Stored data:
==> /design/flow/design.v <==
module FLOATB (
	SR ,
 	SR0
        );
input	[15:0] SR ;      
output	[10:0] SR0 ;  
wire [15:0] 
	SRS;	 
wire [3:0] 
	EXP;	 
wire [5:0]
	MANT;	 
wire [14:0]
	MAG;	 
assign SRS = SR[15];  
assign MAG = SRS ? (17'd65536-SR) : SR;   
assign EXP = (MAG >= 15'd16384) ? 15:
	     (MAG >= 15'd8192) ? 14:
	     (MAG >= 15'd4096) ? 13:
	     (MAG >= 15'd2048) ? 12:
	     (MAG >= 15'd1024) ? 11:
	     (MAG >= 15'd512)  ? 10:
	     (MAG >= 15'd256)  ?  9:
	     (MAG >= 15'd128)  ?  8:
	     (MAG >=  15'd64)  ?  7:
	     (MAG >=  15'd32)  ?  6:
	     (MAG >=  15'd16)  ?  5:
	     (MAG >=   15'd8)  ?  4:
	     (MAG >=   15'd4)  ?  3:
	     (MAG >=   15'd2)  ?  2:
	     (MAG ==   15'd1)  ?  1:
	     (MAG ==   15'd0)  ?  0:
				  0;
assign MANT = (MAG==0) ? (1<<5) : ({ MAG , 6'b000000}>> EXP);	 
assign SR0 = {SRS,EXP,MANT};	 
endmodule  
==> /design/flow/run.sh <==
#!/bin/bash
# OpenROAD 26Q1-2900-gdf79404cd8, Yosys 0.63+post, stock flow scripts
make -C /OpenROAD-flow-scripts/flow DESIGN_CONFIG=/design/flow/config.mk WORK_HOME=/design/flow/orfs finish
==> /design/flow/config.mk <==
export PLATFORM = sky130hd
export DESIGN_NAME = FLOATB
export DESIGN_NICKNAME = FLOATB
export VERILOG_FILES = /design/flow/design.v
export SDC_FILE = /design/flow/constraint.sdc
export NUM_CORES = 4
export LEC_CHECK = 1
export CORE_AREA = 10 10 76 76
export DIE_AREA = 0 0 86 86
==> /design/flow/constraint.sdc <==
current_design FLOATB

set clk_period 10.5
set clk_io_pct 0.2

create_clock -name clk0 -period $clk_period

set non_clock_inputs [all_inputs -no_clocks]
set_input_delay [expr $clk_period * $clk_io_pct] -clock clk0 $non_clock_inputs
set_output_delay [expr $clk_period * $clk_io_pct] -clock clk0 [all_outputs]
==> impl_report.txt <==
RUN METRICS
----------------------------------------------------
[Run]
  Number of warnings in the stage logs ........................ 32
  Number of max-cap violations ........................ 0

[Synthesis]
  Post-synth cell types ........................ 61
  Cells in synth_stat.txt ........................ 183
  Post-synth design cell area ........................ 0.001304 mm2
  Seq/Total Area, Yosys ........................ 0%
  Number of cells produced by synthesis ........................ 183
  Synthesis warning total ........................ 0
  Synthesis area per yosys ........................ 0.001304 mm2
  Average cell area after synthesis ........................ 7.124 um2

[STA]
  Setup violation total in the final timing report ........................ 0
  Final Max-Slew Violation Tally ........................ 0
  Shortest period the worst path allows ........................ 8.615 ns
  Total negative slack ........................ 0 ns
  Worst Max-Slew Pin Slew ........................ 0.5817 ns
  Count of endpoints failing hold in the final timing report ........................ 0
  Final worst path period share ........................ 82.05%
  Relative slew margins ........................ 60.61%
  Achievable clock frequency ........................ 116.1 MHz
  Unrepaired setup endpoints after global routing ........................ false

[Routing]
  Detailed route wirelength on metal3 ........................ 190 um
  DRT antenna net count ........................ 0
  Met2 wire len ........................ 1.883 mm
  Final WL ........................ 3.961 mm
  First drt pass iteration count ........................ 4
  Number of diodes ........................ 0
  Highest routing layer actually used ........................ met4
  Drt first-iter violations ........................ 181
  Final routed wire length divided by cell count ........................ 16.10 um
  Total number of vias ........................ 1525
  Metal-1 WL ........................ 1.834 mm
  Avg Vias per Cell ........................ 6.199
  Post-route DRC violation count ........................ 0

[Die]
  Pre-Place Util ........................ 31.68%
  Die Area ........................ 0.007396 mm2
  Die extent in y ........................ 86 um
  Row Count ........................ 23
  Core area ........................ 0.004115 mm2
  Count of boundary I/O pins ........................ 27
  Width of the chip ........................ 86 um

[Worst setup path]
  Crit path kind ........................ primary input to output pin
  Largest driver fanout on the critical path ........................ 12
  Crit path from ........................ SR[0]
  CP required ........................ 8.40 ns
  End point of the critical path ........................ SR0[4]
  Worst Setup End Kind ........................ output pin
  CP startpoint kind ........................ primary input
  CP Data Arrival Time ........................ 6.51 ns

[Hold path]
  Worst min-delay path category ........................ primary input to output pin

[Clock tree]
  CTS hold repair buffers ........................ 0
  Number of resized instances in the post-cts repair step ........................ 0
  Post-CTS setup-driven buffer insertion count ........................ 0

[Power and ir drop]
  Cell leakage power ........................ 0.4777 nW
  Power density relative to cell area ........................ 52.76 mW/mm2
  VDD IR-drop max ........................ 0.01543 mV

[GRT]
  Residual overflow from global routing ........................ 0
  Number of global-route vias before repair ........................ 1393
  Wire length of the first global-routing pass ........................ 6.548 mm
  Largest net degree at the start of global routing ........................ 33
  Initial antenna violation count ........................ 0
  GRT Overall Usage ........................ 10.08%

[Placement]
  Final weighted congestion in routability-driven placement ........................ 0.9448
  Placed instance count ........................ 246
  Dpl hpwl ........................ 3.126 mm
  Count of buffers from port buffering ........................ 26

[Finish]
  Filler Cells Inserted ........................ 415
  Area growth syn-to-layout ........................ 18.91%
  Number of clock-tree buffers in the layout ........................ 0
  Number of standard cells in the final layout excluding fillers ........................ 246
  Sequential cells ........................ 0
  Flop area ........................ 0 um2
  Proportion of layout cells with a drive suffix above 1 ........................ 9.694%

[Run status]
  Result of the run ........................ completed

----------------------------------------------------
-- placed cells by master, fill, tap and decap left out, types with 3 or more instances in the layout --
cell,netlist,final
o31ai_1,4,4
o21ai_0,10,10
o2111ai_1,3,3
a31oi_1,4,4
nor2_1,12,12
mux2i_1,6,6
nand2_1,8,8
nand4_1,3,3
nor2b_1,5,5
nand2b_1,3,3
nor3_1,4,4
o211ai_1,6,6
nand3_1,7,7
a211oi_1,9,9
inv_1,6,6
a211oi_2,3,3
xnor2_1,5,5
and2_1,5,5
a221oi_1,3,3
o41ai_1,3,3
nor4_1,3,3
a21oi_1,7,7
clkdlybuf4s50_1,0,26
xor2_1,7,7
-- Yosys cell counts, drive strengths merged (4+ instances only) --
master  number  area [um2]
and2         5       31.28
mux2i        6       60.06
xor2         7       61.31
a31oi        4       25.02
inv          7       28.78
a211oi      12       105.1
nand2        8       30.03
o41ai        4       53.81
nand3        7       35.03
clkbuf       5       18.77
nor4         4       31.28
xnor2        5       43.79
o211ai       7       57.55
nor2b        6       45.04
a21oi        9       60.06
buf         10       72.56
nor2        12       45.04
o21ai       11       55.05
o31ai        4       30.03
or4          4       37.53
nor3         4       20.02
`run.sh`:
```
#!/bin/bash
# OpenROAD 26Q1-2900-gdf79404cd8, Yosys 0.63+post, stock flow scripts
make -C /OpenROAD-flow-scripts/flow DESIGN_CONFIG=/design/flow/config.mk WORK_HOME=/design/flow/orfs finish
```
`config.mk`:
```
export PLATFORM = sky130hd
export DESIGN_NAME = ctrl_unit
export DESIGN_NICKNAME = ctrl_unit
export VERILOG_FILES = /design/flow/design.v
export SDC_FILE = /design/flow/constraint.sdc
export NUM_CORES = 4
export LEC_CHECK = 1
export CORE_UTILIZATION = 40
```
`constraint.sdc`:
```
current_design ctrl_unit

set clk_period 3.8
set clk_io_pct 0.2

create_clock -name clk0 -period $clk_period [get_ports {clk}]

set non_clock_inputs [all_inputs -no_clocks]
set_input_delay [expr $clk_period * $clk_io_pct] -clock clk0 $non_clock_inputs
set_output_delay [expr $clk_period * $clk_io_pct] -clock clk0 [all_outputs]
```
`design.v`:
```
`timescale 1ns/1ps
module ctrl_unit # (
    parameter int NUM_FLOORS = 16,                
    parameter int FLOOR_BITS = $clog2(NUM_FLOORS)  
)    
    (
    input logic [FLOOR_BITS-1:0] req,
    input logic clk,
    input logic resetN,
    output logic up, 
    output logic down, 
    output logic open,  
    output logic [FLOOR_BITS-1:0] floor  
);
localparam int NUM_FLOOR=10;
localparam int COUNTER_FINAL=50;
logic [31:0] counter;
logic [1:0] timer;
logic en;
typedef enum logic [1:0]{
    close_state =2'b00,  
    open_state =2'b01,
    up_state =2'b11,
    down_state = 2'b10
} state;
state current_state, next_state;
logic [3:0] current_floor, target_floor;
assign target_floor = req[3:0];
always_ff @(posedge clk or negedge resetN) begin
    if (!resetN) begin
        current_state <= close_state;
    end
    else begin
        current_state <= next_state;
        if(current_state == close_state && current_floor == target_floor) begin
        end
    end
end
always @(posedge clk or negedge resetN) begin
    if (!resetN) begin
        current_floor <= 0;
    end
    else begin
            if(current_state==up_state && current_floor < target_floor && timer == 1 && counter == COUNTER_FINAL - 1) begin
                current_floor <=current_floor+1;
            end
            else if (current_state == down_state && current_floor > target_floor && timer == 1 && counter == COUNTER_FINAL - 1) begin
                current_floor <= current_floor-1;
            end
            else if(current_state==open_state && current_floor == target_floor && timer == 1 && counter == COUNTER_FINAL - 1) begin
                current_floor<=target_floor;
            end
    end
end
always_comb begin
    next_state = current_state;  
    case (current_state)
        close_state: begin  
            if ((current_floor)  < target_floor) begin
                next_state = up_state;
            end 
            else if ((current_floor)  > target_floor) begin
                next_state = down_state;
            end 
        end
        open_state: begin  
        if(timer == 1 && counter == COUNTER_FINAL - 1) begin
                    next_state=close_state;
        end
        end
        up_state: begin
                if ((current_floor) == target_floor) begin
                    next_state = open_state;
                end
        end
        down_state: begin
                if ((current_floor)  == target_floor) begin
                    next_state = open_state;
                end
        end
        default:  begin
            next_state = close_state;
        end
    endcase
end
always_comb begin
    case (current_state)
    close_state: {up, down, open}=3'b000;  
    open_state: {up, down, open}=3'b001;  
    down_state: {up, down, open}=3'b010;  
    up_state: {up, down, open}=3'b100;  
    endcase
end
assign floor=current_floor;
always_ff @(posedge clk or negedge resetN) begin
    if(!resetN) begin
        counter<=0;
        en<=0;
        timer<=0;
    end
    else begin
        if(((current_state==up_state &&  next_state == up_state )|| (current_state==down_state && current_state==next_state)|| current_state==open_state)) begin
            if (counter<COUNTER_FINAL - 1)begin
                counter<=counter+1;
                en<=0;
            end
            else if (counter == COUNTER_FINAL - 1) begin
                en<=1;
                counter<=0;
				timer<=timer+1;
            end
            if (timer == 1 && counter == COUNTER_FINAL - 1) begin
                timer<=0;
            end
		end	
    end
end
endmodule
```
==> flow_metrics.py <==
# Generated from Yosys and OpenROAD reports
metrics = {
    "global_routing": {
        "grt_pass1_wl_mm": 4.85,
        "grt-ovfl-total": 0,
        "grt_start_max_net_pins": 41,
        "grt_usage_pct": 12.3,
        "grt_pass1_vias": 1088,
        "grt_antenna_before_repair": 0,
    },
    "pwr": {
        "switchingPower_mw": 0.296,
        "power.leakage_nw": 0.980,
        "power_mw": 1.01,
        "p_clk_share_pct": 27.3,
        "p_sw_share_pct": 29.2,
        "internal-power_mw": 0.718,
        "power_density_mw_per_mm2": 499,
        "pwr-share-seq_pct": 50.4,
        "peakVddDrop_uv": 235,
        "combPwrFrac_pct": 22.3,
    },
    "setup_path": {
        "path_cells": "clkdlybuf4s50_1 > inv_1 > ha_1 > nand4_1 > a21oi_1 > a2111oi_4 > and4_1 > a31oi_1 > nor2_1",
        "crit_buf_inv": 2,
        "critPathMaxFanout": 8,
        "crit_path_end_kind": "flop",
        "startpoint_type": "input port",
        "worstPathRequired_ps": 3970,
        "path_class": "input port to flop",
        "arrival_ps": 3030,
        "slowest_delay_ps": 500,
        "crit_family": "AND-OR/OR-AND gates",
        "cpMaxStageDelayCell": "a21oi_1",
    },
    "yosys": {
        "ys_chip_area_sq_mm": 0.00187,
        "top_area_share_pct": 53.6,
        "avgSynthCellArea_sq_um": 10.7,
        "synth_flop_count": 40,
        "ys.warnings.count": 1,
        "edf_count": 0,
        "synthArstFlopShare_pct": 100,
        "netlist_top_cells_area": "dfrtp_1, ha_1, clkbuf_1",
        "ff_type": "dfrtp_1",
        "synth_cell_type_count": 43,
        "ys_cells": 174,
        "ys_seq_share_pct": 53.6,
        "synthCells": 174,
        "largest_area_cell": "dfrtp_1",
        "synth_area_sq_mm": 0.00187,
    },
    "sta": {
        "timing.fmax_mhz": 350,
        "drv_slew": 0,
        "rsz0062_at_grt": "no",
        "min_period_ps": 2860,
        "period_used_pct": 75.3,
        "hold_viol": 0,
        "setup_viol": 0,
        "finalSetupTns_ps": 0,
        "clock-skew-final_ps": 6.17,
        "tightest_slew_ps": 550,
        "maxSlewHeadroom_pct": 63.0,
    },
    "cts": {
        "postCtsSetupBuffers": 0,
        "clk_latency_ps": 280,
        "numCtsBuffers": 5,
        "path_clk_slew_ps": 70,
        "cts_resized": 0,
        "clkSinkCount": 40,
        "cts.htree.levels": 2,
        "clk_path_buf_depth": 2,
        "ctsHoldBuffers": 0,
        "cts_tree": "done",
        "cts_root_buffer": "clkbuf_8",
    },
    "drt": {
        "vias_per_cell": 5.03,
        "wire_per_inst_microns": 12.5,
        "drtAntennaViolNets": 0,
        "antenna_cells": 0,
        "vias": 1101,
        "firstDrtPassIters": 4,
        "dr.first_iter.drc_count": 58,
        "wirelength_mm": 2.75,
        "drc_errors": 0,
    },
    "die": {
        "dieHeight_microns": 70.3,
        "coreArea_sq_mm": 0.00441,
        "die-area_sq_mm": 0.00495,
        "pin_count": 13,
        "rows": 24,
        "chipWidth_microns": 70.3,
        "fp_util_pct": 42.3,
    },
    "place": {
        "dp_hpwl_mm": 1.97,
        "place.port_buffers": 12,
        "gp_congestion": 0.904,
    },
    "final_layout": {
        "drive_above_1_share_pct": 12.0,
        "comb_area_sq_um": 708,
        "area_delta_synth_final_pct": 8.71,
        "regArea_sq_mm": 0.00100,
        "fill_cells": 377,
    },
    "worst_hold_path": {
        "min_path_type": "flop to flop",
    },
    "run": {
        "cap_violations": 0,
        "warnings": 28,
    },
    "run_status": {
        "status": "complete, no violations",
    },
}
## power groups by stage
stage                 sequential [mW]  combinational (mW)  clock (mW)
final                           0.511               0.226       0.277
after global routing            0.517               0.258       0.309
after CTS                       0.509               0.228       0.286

> [ASSIGNED TASK]:
What you write must be the entries restated word for word, from the opening line through the one holding "assign MANT = (MAG==0)", with nothing else.

> [TASK RESPONSE]:
==> /design/flow/design.v <==
module FLOATB (
	SR ,
 	SR0
        );
input	[15:0] SR ;      
output	[10:0] SR0 ;  
wire [15:0] 
	SRS;	 
wire [3:0] 
	EXP;	 
wire [5:0]
	MANT;	 
wire [14:0]
	MAG;	 
assign SRS = SR[15];  
assign MAG = SRS ? (17'd65536-SR) : SR;   
assign EXP = (MAG >= 15'd16384) ? 15:
	     (MAG >= 15'd8192) ? 14:
	     (MAG >= 15'd4096) ? 13:
	     (MAG >= 15'd2048) ? 12:
	     (MAG >= 15'd1024) ? 11:
	     (MAG >= 15'd512)  ? 10:
	     (MAG >= 15'd256)  ?  9:
	     (MAG >= 15'd128)  ?  8:
	     (MAG >=  15'd64)  ?  7:
	     (MAG >=  15'd32)  ?  6:
	     (MAG >=  15'd16)  ?  5:
	     (MAG >=   15'd8)  ?  4:
	     (MAG >=   15'd4)  ?  3:
	     (MAG >=   15'd2)  ?  2:
	     (MAG ==   15'd1)  ?  1:
	     (MAG ==   15'd0)  ?  0:
				  0;
assign MANT = (MAG==0) ? (1<<5) : ({ MAG , 6'b000000}>> EXP);	 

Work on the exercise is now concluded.